▶
<file path="src/rtl/gpio_cfg_consts.vh">
`ifndef GPIO_CFG_CONSTS_VH
`define GPIO_CFG_CONSTS_VH

// ----------------------------------------------------------------
// register indexes (byte address is four times the index)
// ----------------------------------------------------------------
`define IDX_GPIO_2_1_CONFIG 6'h2c
`define IDX_GPIO_2_2_CONFIG 6'h2d
`define IDX_GPIO_2_4_CONFIG 6'h2f
`define IDX_GPIO_2_5_CONFIG 6'h30
`define IDX_GPIO_2_6_CONFIG 6'h31
`define IDX_GPIO_2_7_CONFIG 6'h32
`define IDX_GPIO_3_0_CONFIG 6'h33
`define IDX_GPIO_3_1_CONFIG 6'h34

// ----------------------------------------------------------------
// slots of the configuration store, one per pin
// ----------------------------------------------------------------
`define SLOT_2_1 3'h0
`define SLOT_2_2 3'h1
`define SLOT_2_4 3'h2
`define SLOT_2_5 3'h3
`define SLOT_2_6 3'h4
`define SLOT_2_7 3'h5
`define SLOT_3_0 3'h6
`define SLOT_3_1 3'h7

// ----------------------------------------------------------------
// field positions and values
// ----------------------------------------------------------------
`define BIT_DIR 0
`define BIT_POL 1
`define BIT_SEL 2
`define BIT_SEL_HI 3
`define BIT_ODRAIN 7
`define CFG_RESET 8'h01
`define MASK_TWO_BIT_SEL 8'h8f
`define MASK_ONE_BIT_SEL 8'h87
`define MASK_NO_SEL 8'h83
`define FSEL_GPIO 2'h0
`define FSEL_KBC 2'h1
`define FSEL_EDGE_INT 2'h2
`define FSEL_HIGH 2'h3

`endif

</file>
<file path="src/rtl/gpio_pin_config_bank.v">
`timescale 1ns/1ps
`include "gpio_cfg_consts.vh"

// Behaviour
// - bit 0 is direction: 1 input, 0 output.
// - bit 1 inverts the pin value both ways when set.
// - bit 7 picks open-drain when 1, push-pull when 0.
// - every configuration register resets to 0x01.
// - pin 2.1 bits 3:2: legacy int six, edge int 0, kbc bit six, gpio.
// - pin 2.2 bits 3:2: motor select one, edge int 1, kbc bit two, gpio.
// - single-alternate pins: bit 2 set selects the alternate function.
// - pin 2.4 has no alternate; bits 6:2 reserved, gpio only.
// - pin 2.5 bit 2 set makes it the music serial receive input.
// - pin 2.6 bit 2 set makes it the music serial transmit output.
// - pin 2.7 bit 2 set drives the system management interrupt.
// - pin 3.0 bit 2 set makes it the SMBus clock line.
// - pin 3.1 bit 2 set makes it the fan tachometer input.

module gpio_pin_config_bank (
  input wire CLK,
  input wire SRST,
  input wire [7:0] ADDRESS,
  input wire READ,
  input wire WRITE,
  input wire [31:0] WRITEDATA,
  input wire [3:0] BYTEENABLE,
  output reg [31:0] READDATA,
  output reg WAITREQUEST,
  input wire [7:0] PIN_I,
  output wire [7:0] PIN_O,
  output wire [7:0] PIN_OE,
  input wire [7:0] GPIO_OUT_VAL,
  output wire [7:0] GPIO_IN_VAL,
  output wire LEGACY_INT_LINE_SIX,
  output wire [1:0] EDGE_INT_IN,
  input wire KBC_PORT_BIT_SIX_OUT,
  output wire KBC_PORT_BIT_SIX_IN,
  input wire KBC_PORT_BIT_TWO_OUT,
  output wire KBC_PORT_BIT_TWO_IN,
  input wire FLOPPY_MOTOR_SEL_ONE,
  output wire MUSIC_SERIAL_RX,
  input wire MUSIC_SERIAL_TX,
  input wire SYS_MGMT_INT_OUT,
  input wire SMBUS_CLK_OUT,
  output wire SMBUS_CLK_IN,
  output wire FAN_SPEED_SENSE
);

  // ----------------------------------------------------------------
  // pin input synchroniser
  // ----------------------------------------------------------------
  reg [7:0] pin_meta_q;
  reg [7:0] pin_sync_q;

  // first stage is read by the second stage only
  always @(posedge CLK) begin
    if (SRST) begin
      pin_meta_q <= 8'h00;
      pin_sync_q <= 8'h00;
    end else begin
      pin_meta_q <= PIN_I;
      pin_sync_q <= pin_meta_q;
    end
  end

  // ----------------------------------------------------------------
  // address decode
  // ----------------------------------------------------------------
  wire [5:0] addr_idx = ADDRESS[7:2];
  wire addr_aligned = (ADDRESS[1:0] == 2'h0);
  reg [2:0] slot;
  reg slot_hit;

  // map register index to a configuration slot; 0x2e is not ours
  always @* begin
    slot = `SLOT_2_1;
    slot_hit = 1'b0;
    case (addr_idx)
      `IDX_GPIO_2_1_CONFIG: begin
        slot = `SLOT_2_1;
        slot_hit = addr_aligned;
      end
      `IDX_GPIO_2_2_CONFIG: begin
        slot = `SLOT_2_2;
        slot_hit = addr_aligned;
      end
      `IDX_GPIO_2_4_CONFIG: begin
        slot = `SLOT_2_4;
        slot_hit = addr_aligned;
      end
      `IDX_GPIO_2_5_CONFIG: begin
        slot = `SLOT_2_5;
        slot_hit = addr_aligned;
      end
      `IDX_GPIO_2_6_CONFIG: begin
        slot = `SLOT_2_6;
        slot_hit = addr_aligned;
      end
      `IDX_GPIO_2_7_CONFIG: begin
        slot = `SLOT_2_7;
        slot_hit = addr_aligned;
      end
      `IDX_GPIO_3_0_CONFIG: begin
        slot = `SLOT_3_0;
        slot_hit = addr_aligned;
      end
      `IDX_GPIO_3_1_CONFIG: begin
        slot = `SLOT_3_1;
        slot_hit = addr_aligned;
      end
      default: begin
        slot = `SLOT_2_1;
        slot_hit = 1'b0;
      end
    endcase
  end

  // ----------------------------------------------------------------
  // writable bit mask per slot
  // ----------------------------------------------------------------
  reg [7:0] wr_mask;

  // reserved bits are never stored, so they read back as zero
  always @* begin
    case (slot)
      `SLOT_2_1: wr_mask = `MASK_TWO_BIT_SEL;
      `SLOT_2_2: wr_mask = `MASK_TWO_BIT_SEL;
      `SLOT_2_4: wr_mask = `MASK_NO_SEL;
      default: wr_mask = `MASK_ONE_BIT_SEL;
    endcase
  end

  // ----------------------------------------------------------------
  // bus handshake
  // ----------------------------------------------------------------
  // two-phase answer: the first edge of a request loads read data
  // and drops waitrequest; the second edge commits any write and
  // raises it again. costs a cycle but keeps every output a flop.
  wire req = READ | WRITE;
  wire req_take = req & ~WAITREQUEST;
  wire wr_commit = WRITE & req_take & slot_hit & BYTEENABLE[0];

  reg [7:0] cfg_q [0:7];
  wire [31:0] rd_d = slot_hit ? {24'h000000, cfg_q[slot]} : 32'h00000000;

  always @(posedge CLK) begin
    if (SRST) begin
      WAITREQUEST <= 1'b1;
      READDATA <= 32'h00000000;
    end else if (req_take) begin
      WAITREQUEST <= 1'b1;
    end else if (req) begin
      WAITREQUEST <= 1'b0;
      READDATA <= READ ? rd_d : 32'h00000000; // unmapped reads zero
    end else begin
      WAITREQUEST <= 1'b1;
    end
  end

  // ----------------------------------------------------------------
  // configuration store
  // ----------------------------------------------------------------
  integer i;

  // the reset value selects non-inverted push-pull input gpio
  always @(posedge CLK) begin
    if (SRST) begin
      for (i = 0; i < 8; i = i + 1) begin
        cfg_q[i] <= `CFG_RESET;
      end
    end else if (wr_commit) begin
      cfg_q[slot] <= WRITEDATA[7:0] & wr_mask;
    end
  end

  // ----------------------------------------------------------------
  // function select decode
  // ----------------------------------------------------------------
  wire [1:0] fsel_2_1 = cfg_q[`SLOT_2_1][`BIT_SEL_HI:`BIT_SEL];
  wire [1:0] fsel_2_2 = cfg_q[`SLOT_2_2][`BIT_SEL_HI:`BIT_SEL];

  // pin 2.1: two input alternates and the driven kbc port bit six share one pin
  wire legacy_sel = (fsel_2_1 == `FSEL_HIGH);
  wire edge0_sel = (fsel_2_1 == `FSEL_EDGE_INT);
  wire kbc6_sel = (fsel_2_1 == `FSEL_KBC);

  // pin 2.2: motor select output, edge int input, kbc port bit
  wire motor_sel = (fsel_2_2 == `FSEL_HIGH);
  wire edge1_sel = (fsel_2_2 == `FSEL_EDGE_INT);
  wire kbc2_sel = (fsel_2_2 == `FSEL_KBC);

  // single-alternate pins use bit 2 alone
  wire rx_sel = cfg_q[`SLOT_2_5][`BIT_SEL];
  wire tx_sel = cfg_q[`SLOT_2_6][`BIT_SEL];
  wire smi_sel = cfg_q[`SLOT_2_7][`BIT_SEL];
  wire sclk_sel = cfg_q[`SLOT_3_0][`BIT_SEL];
  wire tach_sel = cfg_q[`SLOT_3_1][`BIT_SEL];

  // per-pin alternate enable, drive and value, slot order
  // kbc port bits and the SMBus clock are driven and read back;
  // the kbc unit and SMBus master drive high to release the line
  wire [7:0] alt_en = {tach_sel, sclk_sel, smi_sel, tx_sel, rx_sel,
                       1'b0,
                       motor_sel | edge1_sel | kbc2_sel,
                       legacy_sel | edge0_sel | kbc6_sel};
  wire [7:0] alt_drv = {1'b0, 1'b1, 1'b1, 1'b1, 1'b0, 1'b0,
                        motor_sel | kbc2_sel, kbc6_sel};
  wire [7:0] alt_val = {1'b0, SMBUS_CLK_OUT, SYS_MGMT_INT_OUT,
                        MUSIC_SERIAL_TX, 1'b0, 1'b0,
                        motor_sel ? FLOPPY_MOTOR_SEL_ONE :
                                    KBC_PORT_BIT_TWO_OUT,
                        KBC_PORT_BIT_SIX_OUT};

  // ----------------------------------------------------------------
  // pin slices
  // ----------------------------------------------------------------
  // idle level of each alternate input while not selected; the
  // SMBus clock rests high like an idle bus
  localparam [7:0] ALT_IDLE = 8'h40;
  wire [7:0] alt_in;

  genvar g;
  generate
    for (g = 0; g < 8; g = g + 1) begin : pin
      gpio_pin_slice #(
        .ALT_IDLE(ALT_IDLE[g])
      ) u_slice (
        .clk(CLK),
        .srst(SRST),
        .cfg(cfg_q[g]),
        .pin_s(pin_sync_q[g]),
        .gpio_val(GPIO_OUT_VAL[g]),
        .alt_en(alt_en[g]),
        .alt_drv(alt_drv[g]),
        .alt_val(alt_val[g]),
        .pin_o(PIN_O[g]),
        .pin_oe(PIN_OE[g]),
        .gpio_in(GPIO_IN_VAL[g]),
        .alt_in(alt_in[g])
      );
    end
  endgenerate

  // ----------------------------------------------------------------
  // alternate input routing
  // ----------------------------------------------------------------
  reg legacy_q;
  reg [1:0] edge_q;
  reg kbc6_q;
  reg kbc2_q;

  // split shared synchronised pin inputs by code; unselected outputs stay low
  always @(posedge CLK) begin
    if (SRST) begin
      legacy_q <= 1'b0;
      edge_q <= 2'h0;
      kbc6_q <= 1'b0;
      kbc2_q <= 1'b0;
    end else begin
      legacy_q <= legacy_sel & pin_sync_in(0);
      edge_q[0] <= edge0_sel & pin_sync_in(0);
      kbc6_q <= kbc6_sel & pin_sync_in(0);
      edge_q[1] <= edge1_sel & pin_sync_in(1);
      kbc2_q <= kbc2_sel & pin_sync_in(1);
    end
  end

  // polarity-corrected synchronised pin value for shared pins
  function pin_sync_in;
    input integer n;
    begin
      pin_sync_in = pin_sync_q[n] ^ cfg_q[n][`BIT_POL];
    end
  endfunction

  assign LEGACY_INT_LINE_SIX = legacy_q;
  assign EDGE_INT_IN = edge_q;
  assign KBC_PORT_BIT_SIX_IN = kbc6_q;
  assign KBC_PORT_BIT_TWO_IN = kbc2_q;
  assign MUSIC_SERIAL_RX = alt_in[`SLOT_2_5];
  assign SMBUS_CLK_IN = alt_in[`SLOT_3_0];
  assign FAN_SPEED_SENSE = alt_in[`SLOT_3_1];

endmodule

</file>
<file path="src/rtl/gpio_pin_slice.v">
`timescale 1ns/1ps
`include "gpio_cfg_consts.vh"

module gpio_pin_slice #(
  parameter ALT_IDLE = 1'b0
) (
  input wire clk,
  input wire srst,
  input wire [7:0] cfg,
  input wire pin_s,
  input wire gpio_val,
  input wire alt_en,
  input wire alt_drv,
  input wire alt_val,
  output reg pin_o,
  output reg pin_oe,
  output reg gpio_in,
  output reg alt_in
);

  // ----------------------------------------------------------------
  // output path
  // ----------------------------------------------------------------
  // source picked by function select, direction by cfg or alt unit
  wire src_val = alt_en ? alt_val : gpio_val;
  wire drive = alt_en ? alt_drv : ~cfg[`BIT_DIR];
  wire out_val = src_val ^ cfg[`BIT_POL];
  wire odrain = cfg[`BIT_ODRAIN];
  // open drain only pulls low, so a high just releases the pin
  wire pin_o_d = odrain ? 1'b0 : out_val;
  wire pin_oe_d = drive & (~odrain | ~out_val);

  // ----------------------------------------------------------------
  // input path
  // ----------------------------------------------------------------
  // input read with the same polarity inversion as the output
  wire in_val = pin_s ^ cfg[`BIT_POL];
  // unselected alternate input rests at its idle level
  wire alt_in_d = alt_en ? in_val : ALT_IDLE;

  // registered so every pin-facing output leaves a flip-flop
  always @(posedge clk) begin
    if (srst) begin
      pin_o <= 1'b0;
      pin_oe <= 1'b0;
      gpio_in <= 1'b0;
      alt_in <= ALT_IDLE;
    end else begin
      pin_o <= pin_o_d;
      pin_oe <= pin_oe_d;
      gpio_in <= in_val;
      alt_in <= alt_in_d;
    end
  end

endmodule

</file>
<file path="config.mk">
export PLATFORM = sky130hd
export DESIGN_NAME = gpio_pin_config_bank
export DESIGN_NICKNAME = d
export VERILOG_FILES = /design/src/rtl/gpio_pin_config_bank.v /design/src/rtl/gpio_pin_slice.v
export VERILOG_INCLUDE_DIRS = /design/src /design/src/rtl
export SDC_FILE = /design/constraint.sdc
export NUM_CORES = 1
export LEC_CHECK = 0
export ABC_CLOCK_PERIOD_IN_PS = 1620
export BUFFER_PORTS_ARGS = -buffer_cell sky130_fd_sc_hd__buf_2
export CORE_MARGIN = 8
export CORE_UTILIZATION = 40
export DETAILED_ROUTE_END_ITERATION = 16
export PLACE_DENSITY_LB_ADDON = 0.08
export SYNTH_ARGS = -nofsm -noshare
export SYNTH_HDL_FRONTEND = slang
export SYNTH_HIERARCHICAL = 1
export SYNTH_SLANG_ARGS = --single-unit
</file>
<file path="constraint.sdc">
create_clock -name CLK -period 1.62 [get_ports CLK]
set_input_delay 0.081 -clock CLK [delete_from_list [all_inputs] [get_ports CLK]]
set_output_delay 0.081 -clock CLK [all_outputs]
set_load 0.02 [all_outputs]
</file>
Yosys cells after proc, flatten, opt, wreduce, memory -nomap -nowiden
Memory sizes are Yosys's and may differ from the RTL's. Index checks and enable logic that the tools add are counted.

Register bits: 81. Bits in latches: 0. RAM bits: 64. Memory bits (read-only): 0. Bits of input ports: 70. Output and inout port bits: 65. Memories kept: 1.

Add/subtract/negate cells: 0. Multipliers: 0. Div/mod/pow operators: 0. $lt $le $gt $ge: 0. Equal/unequal tests: 16. Shift operators: 0. Multiplexer cells: 29. Bitwise operators: 77. Reduce and logical (&&, ||, !) cells: 18.

Memory list: cfg_q (words 8, bits a word 8, read ports 9, clocked after Yosys merged registers in 0, wr ports 8, RTL line gpio_pin_config_bank.v:143) `reg [7:0] cfg_q [0:7];`.

Operators by type and width (number): $eq A6 B6 Y1 const B (8); $not A1 Y1 (29); $reduce_or A2 Y1 (13); $mux W8 (3); $mux W1 (23); $pmux W3 S7 (1); $and A1 B1 Y1 (17); $reduce_or A8 Y1 (2); $xor A1 B1 Y1 (16); $or A1 B1 Y1 (14); $and A8 B8 Y8 (1); $eq A2 B2 Y1 const B (4); $pmux W4 S2 (1); $eq A2 B1 Y1 const B (2); $eq A3 B1 Y1 const B (1); $eq A3 B2 Y1 const B (1); $logic_not A3 Y1 (1); $mux W3 (1); $logic_not A2 Y1 (1); $reduce_and A2 Y1 (1).

Depth between registers and ports, before layout
Gate-level depths: netlist of the first run.

Depth after elaboration: 10. Depth in mapped cells: 7. Depth with buffers taken out: 5.

Cells and area by module
The synthesis of the first run kept the hierarchy.

By module, submodules not included: gpio_pin_config_bank (times used 1, cells each 266, area an instance 3204.3 sq um, sequential area each 1741.7 sq um); gpio_pin_slice (times used 8, cells each 13, area an instance 152.6 sq um, sequential area each 80.1 sq um).

Worst setup path after synthesis of the first run
No wires, ideal clock.

Path type: in2reg. Start: input port ADDRESS[4]. End: memory cfg_q[1][0], enable pin. Data arrival time: 1.318 ns. Slack: -0.047 ns. Stages on the path: 6. Buffers on the path: 2. Path through: buf_6 > or3b_4 > o21ai_1 > o31ai_2 > buf_6 > o21bai_1.

RTL lines: start, declared (RTL line gpio_pin_config_bank.v:22) `input wire [7:0] ADDRESS,`; end, declared (RTL line gpio_pin_config_bank.v:143).

==> run metrics, run 1 <==
Rows 38; CP max stage cell dfxtp_1; worst path cell trace and4b_1, o31ai_2, buf_4, o21bai_2; Max Cap Violations 0; Worst Skew roughly 10 ps; Hold Path Class in -> reg; DP HPWL approximately 7.7 mm; final core utilization about half; Crit path max-delay family flip-flops; First DRT Iteration DRCs 114; Worst Setup End Kind flop; largest net degree at the start of global routing 30; input/output buffers 77; number of vias per cell approximately 4.7; layout cell share with drive strength beyond 1 35.4%; hold_sp WRITEDATA[1]; Initial Utilization 40.3%; DRT antenna net count 0; H-tree depth 3; Clock Tree Buf Depth 2; CTS buffer count 9; DRT Wirelength 9.90 mm; RSZ-0062 raised after global routing false; Slowest Stage Delay on Critical Path between 300 and 400 ps; Max FO, Critical Path 6; Area growth syn-to-layout 24.0%; hold path depth 2; Final min period 1500 ps; status completed; WL/cell around 15 um; data arrival time of the critical path around 1600 ps; Syn Inst Count 360; FILL cells 1012; Final Max Tran Viols 0; RR Endpoint cfg_q[1][7]; worst setup margin around 120 ps; DRC 0; initial antenna violation count 0; Bufs and invs on worst path 1; synth warn 6; setup slack, reg-to-reg roughly 120 ps; Clock Pin Slew Worst Setup and Hold Paths roughly 90 ps; GRT Resource Usage Total between 10% and 20%; Setup WS pre-CTS -205 ps; Worst Hold End cfg_q[4][1]; final setup fails 0; I/O pin cnt between 100 and 150; Reg2Reg Depth 4; CP Launch Type flop; Placed Area a little over 5000 um2; Placer Congestion slightly above 0.8; Die Y 120 um; cell area after layout ~5300 um2; total congestion overflow 0; diode count 0; Leakage between 0.002 and 0.0025 uW; number of global-route vias before repair between 3000 and 4000; Worst Setup Path Type reg -> reg; final hold violation count 0; r2r startpoint WAITREQUEST; # nets final roughly 570; worst vdd ir approximately 0.00037 V; clk sink count 94; Root Driver clkbuf_8; core area 10700 um2; CTS tree built; first-pass GRT wire length about 16 mm; worst skew pair latency roughly 370 ps; Post-Syn Area per Cell approximately 12 um2; Detailed Routing Iterations Pass 1 4; f_max between 600 and 700 MHz; final period utilization between 90% and 100%; DIE WIDTH roughly 120 um; overall die area between 10000 and 15000 um2; pwr dens about 860 nW/um2; Req. time, crit path ~1700 ps; via count 2997; Post-Syn Area around 4300 um2
state kept, by name (all words and copies together) (netlist names):
name,flops
pin.u_slice/gpio_in,8
EDGE_INT_IN,2
pin.u_slice/pin_o,8
WAITREQUEST,1
KBC_PORT_BIT_SIX_IN,1
KBC_PORT_BIT_TWO_IN,1
pin_sync_q,8
pin.u_slice/pin_oe,8
pin_meta_q,8
pin.u_slice/alt_in,3
LEGACY_INT_LINE_SIX,1
cfg_q,40
READDATA,5
final cells by class:
type	count	area [um2]	area share, %
Clock inverter	3	18.8	0.353
Tap cell	140	175	3.29
Sequential cell	94	2280	42.9
Timing Repair Buffer	123	788	14.8
Multi-Input combinational cell	266	1880	35.3
Clock buffer	13	160	3.01
Inverter	4	15.0	0.282
what timing repair did:
| action | in CTS | in global routing |
|---|---|---|
| resized for setup | 0 | 2 |
| setup endpoints to repair | 0 | 5 |
| endpoints found under the hold margin | 8 | 0 |
| hold buffers | 8 | 0 |
| buffers inserted | 0 | 2 |
worst max path at each step:
stage	depth (start not counted)	start	to	slack (ps)
floorplan	7	ADDRESS[4]	cfg_q[0][0]	50
global placement	7	ADDRESS[2]	cfg_q[0][1]	-200
detailed placement	7	ADDRESS[2]	cfg_q[0][2]	-200
CTS	4	WAITREQUEST	cfg_q[7][7]	100
global route	5	cfg_q[1][2]	pin[1].u_slice/pin_o	20
finish	4	WAITREQUEST	cfg_q[1][7]	120
metrics by stage:
stage,hold slack (ps),power (uW),std cells,setup TNS [ps]
after floorplan,146,3040,404,0
after global placement,293,3200,617,-3700
final,35.9,4600,643,0
after global routing,46.3,4780,643,0
after detailed placement,301,3200,617,-5140
after CTS,17.9,4650,641,0
cell usage in the layout, fill, tap and decap left out, types with 6 or more instances in the layout:
cell / count
edfxtp_1: 40
dfxtp_1: 54
conb_1: 46
nand2b_1: 6
nor2b_1: 19
mux2i_1: 18
xnor2_1: 19
a211oi_2: 8
nand2_1: 11
nor2_1: 27
dlygate4sd3_1: 8
buf_4: 35
or2_2: 6
and2_1: 8
nor3b_2: 8
buf_2: 77
nor3_1: 9
clkbuf_8: 9
a21oi_1: 14
layer usage:
layer	track usage, %	share of wire, %	vias up
li1	-	-	1495
met1	16.4	43	1399
met2	24.2	49	88
met3	2.54	5.1	15
met4	6.79	2.2	0
met5	0	0	-
where the power goes:
| group | internal, uW | switching [uW] |
|---|---|---|
| registers | 2550 | 50.1 |
| clock network | 651 | 782 |
| logic | 234 | 324 |
(Power assumes the default switching activity.)
==> run 2, diff against run 1 <==
--- a/config.mk
+++ b/config.mk
@@ -11,6 +11,7 @@
 export CORE_MARGIN = 8
 export CORE_UTILIZATION = 40
 export DETAILED_ROUTE_END_ITERATION = 16
+export GPL_TIMING_DRIVEN = 0
 export PLACE_DENSITY_LB_ADDON = 0.08
 export SYNTH_ARGS = -nofsm -noshare
 export SYNTH_HDL_FRONTEND = slang
==> run 2 against run 1 <==
  * Sequential power about the same
  * Sequential share of layout area is 0.15 points lower
  * Highest routed layer unchanged
  * Largest power group unchanged
  * Register-to-register slack lost 20 ps
  * Via count is 2.0% lower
◀
◆ **Task prompt**
From the very first line of the records down to the line with "push-pull when 0.", please write out each line exactly, including both ends and no other lines.

◆ **Result of this task**
<file path="src/rtl/gpio_cfg_consts.vh">
`ifndef GPIO_CFG_CONSTS_VH
`define GPIO_CFG_CONSTS_VH

// ----------------------------------------------------------------
// register indexes (byte address is four times the index)
// ----------------------------------------------------------------
`define IDX_GPIO_2_1_CONFIG 6'h2c
`define IDX_GPIO_2_2_CONFIG 6'h2d
`define IDX_GPIO_2_4_CONFIG 6'h2f
`define IDX_GPIO_2_5_CONFIG 6'h30
`define IDX_GPIO_2_6_CONFIG 6'h31
`define IDX_GPIO_2_7_CONFIG 6'h32
`define IDX_GPIO_3_0_CONFIG 6'h33
`define IDX_GPIO_3_1_CONFIG 6'h34

// ----------------------------------------------------------------
// slots of the configuration store, one per pin
// ----------------------------------------------------------------
`define SLOT_2_1 3'h0
`define SLOT_2_2 3'h1
`define SLOT_2_4 3'h2
`define SLOT_2_5 3'h3
`define SLOT_2_6 3'h4
`define SLOT_2_7 3'h5
`define SLOT_3_0 3'h6
`define SLOT_3_1 3'h7

// ----------------------------------------------------------------
// field positions and values
// ----------------------------------------------------------------
`define BIT_DIR 0
`define BIT_POL 1
`define BIT_SEL 2
`define BIT_SEL_HI 3
`define BIT_ODRAIN 7
`define CFG_RESET 8'h01
`define MASK_TWO_BIT_SEL 8'h8f
`define MASK_ONE_BIT_SEL 8'h87
`define MASK_NO_SEL 8'h83
`define FSEL_GPIO 2'h0
`define FSEL_KBC 2'h1
`define FSEL_EDGE_INT 2'h2
`define FSEL_HIGH 2'h3

`endif

</file>
<file path="src/rtl/gpio_pin_config_bank.v">
`timescale 1ns/1ps
`include "gpio_cfg_consts.vh"

// Behaviour
// - bit 0 is direction: 1 input, 0 output.
// - bit 1 inverts the pin value both ways when set.
// - bit 7 picks open-drain when 1, push-pull when 0.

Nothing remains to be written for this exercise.